Old 04-15-2011, 02:44 PM   #1
LQ Newbie
Registered: Apr 2011
Posts: 4

Rep: Reputation: 0
Sed, Awk, Perl - Merge lines unless they match a certain string

What is the best way to merge lines, in sed, awk or perl, that occur between certain strings?
I'm new to sed scripting and I have been working on this for some time now.
I have a large file (sample below) that I need to edit.


What I need looks something like this.

I'm working with a very large file so simply merging all the lines then adding a new line character before ">contig" and after "translated" won't work, at least not with sed.
Old 04-15-2011, 02:51 PM   #2
Sergei Steshenko
Senior Member
Registered: May 2005
Posts: 4,481

Rep: Reputation: 454Reputation: 454Reputation: 454Reputation: 454Reputation: 454
It can be done in a very straightforward manner in Perl. I do not understand where the capacity problem comes from - you just write to your output file (sequences) between '>contig...........translated' stripping the former of "\n" ('chomp' function in Perl).
Old 04-15-2011, 04:23 PM   #3
Nominal Animal
Senior Member
Registered: Dec 2010
Location: Finland
Distribution: Xubuntu, CentOS, LFS
Posts: 1,723
Blog Entries: 3

Rep: Reputation: 946Reputation: 946Reputation: 946Reputation: 946Reputation: 946Reputation: 946Reputation: 946Reputation: 946
Originally Posted by Dsw0002 View Post
What is the best way to merge lines, in sed, awk or perl, that occur between certain strings?
I don't know about best, but one possibility is this awk script,
awk 'BEGIN      { RS="[\r\n]+" ; nl="" ; sep=" " }
     /^>contig/ { printf("%s%s%s", nl, $0, RT); nl="" ; sp="" ; next }
                { printf("%s%s", sp, $0) ; nl=RT ; sp=sep }
     END        { printf("%s", nl) }' file
which streams the input file (only one line or so in memory at any time) quite efficiently, and keeps whatever newline convention you might be using.
The sep=" " in the first line specifies the delimiter that replaces the newlines in merged lines.
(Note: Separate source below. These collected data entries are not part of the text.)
[src/rtl/mau_acc_alu.sv]
// rtl/mau_acc_alu.sv - MAU arithmetic core: 2-stage pipeline, saturating accumulator, FWFT result queue
module mau_acc_alu #(
    parameter int W         = 8,
    parameter int QF        = 4,
    parameter int ACC_GUARD = 4,
    parameter int DEPTH     = 4,
    localparam int RW       = 2 * W + 2,
    localparam int AW       = RW + ACC_GUARD
) (
    input  logic                 clk,
    input  logic                 rst_n,
    input  logic                 cmd_valid,
    output logic                 cmd_ready,
    input  logic [7:0]           op,
    input  logic signed [W-1:0]  x0,
    input  logic signed [W-1:0]  x1,
    input  logic signed [W-1:0]  y0,
    input  logic signed [W-1:0]  y1,
    output logic                 res_valid,
    input  logic                 res_ready,
    output logic signed [AW-1:0] res_q,
    output logic                 res_ovf,
    output logic                 res_err,
    output logic signed [AW-1:0] acc_q,
    output logic                 busy
);
    localparam int PW = (DEPTH > 1) ? $clog2(DEPTH) : 1;
    localparam int CW = PW + 1;
    localparam logic signed [AW-1:0] ACC_MAX = {1'b0, {(AW-1){1'b1}}};
    localparam logic signed [AW-1:0] ACC_MIN = {1'b1, {(AW-1){1'b0}}};

    logic unused_op7;
    assign unused_op7 = op[7];

    // Stage 1: every opcode reduces to the sum of two exact RW-bit terms.
    logic signed [RW-1:0] ex0, ex1, ey0, ey1, dx, dy, term_a, term_b;
    logic                 illegal;

    assign ex0 = RW'(x0);
    assign ex1 = RW'(x1);
    assign ey0 = RW'(y0);
    assign ey1 = RW'(y1);
    assign dx  = ex0 - ex1;
    assign dy  = ey0 - ey1;

    always_comb begin
        term_a  = '0;
        term_b  = '0;
        illegal = 1'b0;
        case (op[3:0])
            4'd0: begin term_a = ex0;       term_b = ex1;          end
            4'd1: begin term_a = ex0;       term_b = -ex1;         end
            4'd2: begin term_a = ex0 * ex1;                        end
            4'd3: begin term_a = ex0 * ex1; term_b = ey0 * ey1;    end
            4'd4: begin term_a = ex0 * ey1; term_b = -(ex1 * ey0); end
            4'd5: begin term_a = dx * dx;   term_b = dy * dy;      end
            4'd6: begin term_a = ex0 * ex1; term_b = ey0;          end
            default: illegal = 1'b1;
        endcase
    end

    logic                 live;
    logic                 cmd_fire;
    logic                 s1_valid, s1_acc_en, s1_q_en, s1_clr, s1_err;
    logic signed [RW-1:0] s1_a, s1_b;

    assign cmd_fire = cmd_valid && cmd_ready;

    always_ff @(posedge clk or negedge rst_n) begin
        if (!rst_n) begin
            live      <= 1'b0;
            s1_valid  <= 1'b0;
            s1_a      <= '0;
            s1_b      <= '0;
            s1_acc_en <= 1'b0;
            s1_q_en   <= 1'b0;
            s1_clr    <= 1'b0;
            s1_err    <= 1'b0;
        end else begin
            live     <= 1'b1;
            s1_valid <= cmd_fire;
            if (cmd_fire) begin
                s1_a      <= term_a;
                s1_b      <= term_b;
                s1_acc_en <= op[4];
                s1_q_en   <= op[5];
                s1_clr    <= op[6];
                s1_err    <= illegal;
            end
        end
    end

    // Stage 2 reads acc_q directly; the accumulator is only written here, so
    // a following command in S2 always sees the previous update.
    logic signed [RW-1:0] raw, scaled;
    logic signed [AW-1:0] s_ext, base, sat_sum, wr_q;
    logic signed [AW:0]   sum_w;
    logic                 do_acc, do_clr, ovf, wr_ovf;

    assign raw     = s1_a + s1_b;
    assign scaled  = s1_q_en ? (raw >>> QF) : raw;
    assign s_ext   = AW'(scaled);
    assign do_acc  = s1_acc_en && !s1_err;
    assign do_clr  = s1_clr && !s1_err;
    assign base    = do_clr ? '0 : acc_q;
    assign sum_w   = (AW+1)'(base) + (AW+1)'(s_ext);
    assign ovf     = sum_w[AW] != sum_w[AW-1];
    assign sat_sum = ovf ? (sum_w[AW] ? ACC_MIN : ACC_MAX) : sum_w[AW-1:0];
    assign wr_q    = do_acc ? sat_sum : s_ext;
    assign wr_ovf  = do_acc && ovf;

    always_ff @(posedge clk or negedge rst_n) begin
        if (!rst_n) begin
            acc_q <= '0;
        end else if (s1_valid) begin
            if (do_acc)
                acc_q <= sat_sum;
            else if (do_clr)
                acc_q <= '0;
        end
    end

    logic signed [AW-1:0] mem_q   [DEPTH];
    logic                 mem_ovf [DEPTH];
    logic                 mem_err [DEPTH];
    logic [PW-1:0]        wr_ptr, rd_ptr;
    logic [CW-1:0]        count;
    logic [CW:0]          occ;
    logic                 push, pop;

    assign push      = s1_valid;
    assign res_valid = (count != '0);
    assign pop       = res_valid && res_ready;

    always_ff @(posedge clk) begin
        if (push) begin
            mem_q[wr_ptr]   <= wr_q;
            mem_ovf[wr_ptr] <= wr_ovf;
            mem_err[wr_ptr] <= s1_err;
        end
    end

    always_ff @(posedge clk or negedge rst_n) begin
        if (!rst_n) begin
            wr_ptr <= '0;
            rd_ptr <= '0;
            count  <= '0;
        end else begin
            if (push)
                wr_ptr <= wr_ptr + 1'b1;
            if (pop)
                rd_ptr <= rd_ptr + 1'b1;
            case ({push, pop})
                2'b10:   count <= count + 1'b1;
                2'b01:   count <= count - 1'b1;
                default: count <= count;
            endcase
        end
    end

    assign res_q   = res_valid ? mem_q[rd_ptr]   : '0;
    assign res_ovf = res_valid ? mem_ovf[rd_ptr] : 1'b0;
    assign res_err = res_valid ? mem_err[rd_ptr] : 1'b0;

    // Reserve a FIFO slot for whatever is in S1; no credit taken from a same-cycle pop.
    assign occ       = {1'b0, count} + {{CW{1'b0}}, s1_valid};
    assign cmd_ready = live && (occ < (CW+1)'(DEPTH));
    assign busy      = s1_valid || res_valid;
endmodule
[config.mk]
export PLATFORM = sky130hd
export DESIGN_NAME = mau_acc_alu
export DESIGN_NICKNAME = d
export VERILOG_FILES = /design/src/rtl/mau_acc_alu.sv
export SDC_FILE = /design/constraint.sdc
export NUM_CORES = 1
export LEC_CHECK = 0
export BUFFER_PORTS_ARGS = -buffer_cell sky130_fd_sc_hd__buf_2
export CAP_MARGIN = 20
export CORE_MARGIN = 1.5
export CORE_UTILIZATION = 25
export CTS_BUF_LIST = sky130_fd_sc_hd__clkbuf_8
export DETAILED_ROUTE_END_ITERATION = 6
export GPL_TIMING_DRIVEN = 0
export MAX_ROUTING_LAYER = met4
export SYNTH_ARGS = -nofsm -noshare
export SYNTH_HDL_FRONTEND = slang
export SYNTH_SLANG_ARGS = --single-unit
[constraint.sdc]
create_clock -name clk -period 5.1 [get_ports clk]
set_clock_uncertainty 0.15 [all_clocks]
set_input_delay 0 -clock clk [delete_from_list [all_inputs] [get_ports clk]]
set_output_delay 0 -clock clk [all_outputs]
set_load 0.1 [all_outputs]
After elaboration in Yosys (flattened, before gate mapping) --
Memories as Yosys holds them, arrays and structs flattened. Cells that the tools add are included.
Storage, ports and cells: register bits 71, latch bits 0, memory bits (writable) 96, ROM bits 0, input bits 44, logic and storage cells 71, memories 3
Operators by class: $add $sub $neg 11, $mul 6, divide/modulo/power cells 0, magnitude comparators 1, equal/unequal tests 9, shift operators 0, muxes and demuxes 15, bitwise logic cells 0, reduce and logical (&&, ||, !) cells 14
Memories:
- mem_q | depth 4, bits a word 22, read ports 1, clocked after memory_dff 0, wr ports 1, RTL line 123 | logic signed [AW-1:0] mem_q [DEPTH];
- mem_err | depth 4, bits a word 1, read ports 1, clocked after memory_dff 0, wr ports 1, RTL line 125 | logic mem_err [DEPTH];
- mem_ovf | depth 4, bits a word 1, read ports 1, clocked after memory_dff 0, wr ports 1, RTL line 124 | logic mem_ovf [DEPTH];
Operators by type and width (count):
- 2-to-1 mux 22 bit | 6
- case mux 18 bit (6 select lines) | 1
- case mux 18 bit (4 select lines) | 1
- multiplier 8 x 8 -> 16 bit | 4
- multiplier 9 x 9 -> 18 bit | 2
- adder 22 x 18 -> 23 bit | 1
- adder 18 bit | 1
- negator 16 -> 18 bit | 1
- negator 8 -> 18 bit | 1
- subtractor 8 x 8 -> 9 bit | 2
- 2-to-1 mux 17 bit | 1
- == test 4 x 3 -> 1 bit (second input constant) | 3
- == test 4 x 2 -> 1 bit (second input constant) | 2
- OR reduction 7 bit | 1
- logical AND 1 bit | 6
- case mux 3 bit (2 select lines) | 1
- 2-to-1 mux 1 bit | 5
- adder 2 x 1 -> 2 bit (second input constant) | 2
- adder 3 x 1 -> 4 bit | 1
- == test 4 x 1 -> 1 bit (second input constant) | 1
- logical NOT 4 bit | 1
- < comparator 4 x 3 -> 1 bit (second input constant) | 1
- adder 3 x 1 -> 3 bit (second input constant) | 1
- nonzero test 3 bit | 1
- 9 further kinds | 9

Longest topological paths before layout --
depth after elaboration 7, mapped depth 33, depth with buffers taken out 32

Least setup slack after synthesis --
OpenSTA, ideal clock, no wires.
path kind input-to-reg, from in x0[0], to reg s1_a[17], arrival 6.308 ns, setup slack -1.502 ns, stages on the path 31, path through inv_1 -> buf_1 -> ha_1 -> inv_1 -> fa_1 -> nand2_1 -> nand2_1 -> a21oi_1 -> o21ai_0 -> a21oi_1 -> o2111ai_1 -> o21ai_0 -> clkbuf_1 -> and2_1 -> fa_1 -> inv_1 -> fa_1 -> inv_1 -> fa_1 -> fa_1 -> inv_1 -> fa_1 -> inv_1 -> ha_1 -> o21a_1 -> o21a_1 -> o211a_1 -> nor3_1 -> nor2_1 -> a221oi_1 -> o211ai_1
Between the ends: cells in the longest elaborated chain, start to end 3, elaborated cells on any way between the ends 5, those cells by class 1 x add/sub; 3 x mul; 1 x mux
RTL lines:
- start, declared | RTL line 15 | input logic signed [W-1:0] x0,
- subtractor 8 x 8 -> 9 bit | RTL line 43 | assign dx = ex0 - ex1;
- multiplier 9 x 9 -> 18 bit | RTL line 56 | 4'd5: begin term_a = dx * dx; term_b = dy * dy; end
- case mux 18 bit (4 select lines) * | RTL line 50 | case (op[3:0])
- end signal, assigned | RTL line 83 | s1_a <= term_a;
- end, declared | RTL line 65 | logic signed [RW-1:0] s1_a, s1_b;
Mark *: on every way between the ends. The rest lies on a longest branch, timed or not. A chain may end at the register's enable or synchronous reset.

Worst setup path in the final report --
from in x0[0], to reg s1_a[13]
Same word-level chain as after synthesis.

==> results by group <==
Finish
  • Share of layout cells above drive strength 1: 0.193
  • Final Instance Count excl. Fillers: 4413
  • Post-layout nets: 3694
  • Area grow syn2layout: 22.1%
  • Layout Utilization: 0.308
  • Most common cell after layout, fill and taps aside: inv_1
  • Most frequent cells in the layout: inv_1, fa_1, ha_1, nand2_1, and2_1

Timing
  • Post-route clock period utilization: 1.18
  • Slew HR: 0.322
  • Final setup violation count: 116
  • Max-slew violations: 0
  • Hold Fails Final Rpt: 0
  • Min Tclk post-route: 6.01 ns
  • Fin worst setup slack: -0.914 ns
  • Max Clk Rate: 166 MHz
  • RSZ-0062 raised after global routing: true
  • Least-Margin Pin Slew: 1.01 ns

Floorplan
  • Top Ports: 93
  • Initial Utilization: 0.252
  • Die X: 327 µm
  • Core Box Area: 0.104 mm²
  • Number of cell rows: 118
  • Total die area: 0.107 mm²
  • Die height: 327 µm

Synth
  • Area leader, netlist: fa_1
  • Post-synth EDFFs: 96
  • Mapped cell area: 0.0262 mm²
  • Mapped Cells: 2756
  • Count of cell types in the netlist: 85
  • Syn nets: 3435
  • Synth area leaders: fa_1, ha_1, edfxtp_1
  • Yosys warns: 0
  • Synth Register Bits: 167
  • Sequential area share after synthesis: 0.178
  • Top FF cell, synth: edfxtp_1
  • Post-synth top area share: 0.259
  • Synth Area per Inst: 9.49 µm²
  • Ys async rst share: 0.425

Setup path
  • Crit end category: register
  • Setup CP Type: input pin to register
  • Crit path buffers/inverters: 7
  • Worst path required time: 5.36 ns
  • Most frequent CP cell: fa_1
  • Worst EP arrival: 6.27 ns
  • Worst path max stage delay: 0.55 ns
  • Element type at the critical path start: input pin
  • CP top delay family: adder cells
  • Critical path peak fanout: 6
  • CP max-delay cell: fa_1

Route
  • Via count: 20500
  • Routed Wire Length: 75900 µm
  • DRT Pass-1 Iters: 7
  • Via density: 4.64
  • Initial DRC count: 1536
  • DRC: 4
  • Final ANT Viol Nets: 0
  • Wire length per cell: 17.2 µm

Placement
  • Gp weighted congestion: 0.905
  • Placed cell count: 4229
  • DP Wirelength: 60200 µm
  • Port Buffers: 88

Status
  • Failing checks: design-rule violations, negative setup slack
  • Status: finished, violations left

Run
  • Max-cap viol count: 0

Clock network
  • H-tree Lvls: 4
  • Max Root-Sink Buffers: 2
  • CTS Buf Count: 17
  • CTS Root Cell: clkbuf_8
  • CTS tree: yes
  • Worst-Skew Late Latency: 0.48 ns
  • Num Clock Sinks: 167
  • Clock transition at the registers of the reported paths: 0.10 ns

Global route
  • First-pass GRT wire length: 117000 µm
  • Initial antenna violation count: 6
  • Aggregate global-route resource usage: 0.143
  • Grt total ovfl: 0
  • Vias in the first global route: 20500
  • Largest net degree at the start of global routing: 66

Min path
  • Worst min-delay path category: input pin to register
==> what timing repair did <==
| action | 4_1_cts | 5_1_grt |
|---|---|---|
| hold endpoints to repair | 89 | 0 |
| cloned | 0 | 3 |
| setup buffers | 91 | 50 |
| endpoints found under the setup margin | 135 | 138 |
| hold buffers | 12 | 0 |
| pin swaps | 114 | 125 |
| resized for setup | 183 | 141 |
==> Yosys cell counts (all sizes together), types with 24 or more instances <==
cell type and number:
inv 485, fa 338, ha 297, nand2 224, and2 168, nor2 139
a21oi 100, edfxtp 96, xnor2 93, o21ai 89, clkbuf 86, dfrtp 71
xor2 55, nor3 48, nand2b 40, o211ai 39, a21o 35, or3 29
mux4 24
==> worst reg2reg max path, delay by kind of cell (launching register included) <==
kind	cells	cell delay (ns)
AO/OA/AOI/OAI	7	1.86
XOR/XNOR	1	0.16
adder cells (fa/ha/maj)	3	0.87
buffers and inverters	4	0.57
flip-flops	1	0.45
multiplexers	1	0.08
AND/OR/NAND/NOR	5	0.86
==> cell families after synthesis <==
logic type / after synthesis / share of synthesized area
fa+ha+maj: 635 / 0.401
mux: 32 / 0.0239
simple gates: 731 / 0.139
compound gates: 457 / 0.123
other cells: 1 / 0.000143
flops: 167 / 0.178
buf+inv: 585 / 0.0853
xor+xnor: 148 / 0.0495
==> area by class of cell <==
type	instances	area, µm²
Fill cell	10800	71700
Multi-Input combinational cell	2004	20800
Sequential cell	167	4660
Timing Repair Buffer	249	2000
Inverter	488	1890
Tap cell	1380	1730
Buffer	88	477
Clock buffer	17	234
Clock inverter	15	161
Antenna cell	5	12.5
==> worst paths after layout <==
kind                       depth (start not counted)  slack, ns            to     start
setup / recovery                                  29      -0.91      s1_a[13]     x0[0]
hold / removal                                     4       0.04       s1_b[0]     y0[0]
setup reg to reg                                  21      -0.18  mem_q[2][13]   s1_b[0]
hold reg to reg                                    1       0.35      count[2]  count[2]
max in group asynchronous                          4       3.69       s1_b[1]     rst_n
min in group asynchronous                          3       0.37      count[0]     rst_n
==> state kept, by name, summed over array words and instances, names as in the netlist <==
| name | count |
|---|---|
| push | 1 |
| s1_q_en | 1 |
| s1_acc_en | 1 |
| mem_ovf | 4 |
| mem_q | 88 |
| s1_clr | 1 |
| s1_b | 18 |
| rd_ptr | 2 |
| mem_err | 4 |
| count | 3 |
| wr_ptr | 2 |
| s1_err | 1 |
| acc_q | 22 |
| live | 1 |
| s1_a | 18 |
==> through the flow <==
stage	TNS, ns	setup slack, ns	instance area [µm²]	hold WS (ns)
finish	-23.12	-0.914	32000	0.0446
global route	-39.77	-1.12	32000	0.0455
CTS	-15.22	-0.925	30800	0.0234
detailed placement	-95.00	-2.12	28800	-0.317
global placement	-84.84	-2.00	28700	0.0455
floorplan	-13.04	-0.953	26500	-0.446
==> per-layer routing <==
metal,share of wire,GRT usage,up-vias
met5,0,-,-
met4,0.015,0.0261,0
met3,0.063,0.0163,78
met2,0.47,0.228,589
met1,0.46,0.198,10200
li1,-,-,9621
Power is left out: the tool's default activity adds up to more than one toggle a clock period on the data nets, which glitch-free logic cannot reach.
Use sep="" if you want to merge the lines without any intervening separator.

This awk script is a bit more complex than absolutely necessary, but I only recently found out how to retain the newline convention efficiently, and wanted to apply that

If you need something even more efficient, or want to work with unlimited-length lines (not having to read even a single complete line into RAM), I'd write a small utility in C. I think it'd only take about a hundred lines of code, even if you used unistd.h low-level I/O for maximum efficiency.

Last edited by Nominal Animal; 04-15-2011 at 04:25 PM.
Old 04-16-2011, 03:07 AM   #4
LQ Guru
Registered: Sep 2009
Location: Perth
Distribution: Manjaro
Posts: 9,467

Rep: Reputation: 2856Reputation: 2856Reputation: 2856Reputation: 2856Reputation: 2856Reputation: 2856Reputation: 2856Reputation: 2856Reputation: 2856Reputation: 2856Reputation: 2856
Seems I am on the same wave length as Nominal:
awk '/contig/{ret="\n";if(a)nl=ret}{printf "%s%s%s",nl,$0,ret;a=1;nl=ret=""}' file
Old 04-16-2011, 04:12 AM   #5
Registered: Apr 2010
Posts: 228

Rep: Reputation: 45
$ ruby -ne 'print /contig/? "\n"+$_: $_.chomp' file
Old 04-16-2011, 05:20 AM   #6
Senior Member
Registered: Jan 2010
Posts: 1,608

Rep: Reputation: 449Reputation: 449Reputation: 449Reputation: 449Reputation: 449
sed  ':a />contig/! {$bb;N;ba};:b s/\n//g;1!s/>contig/\n&/' file
If you last line is '>contig...' then the jumppoint ':b' in the above command is obsolete.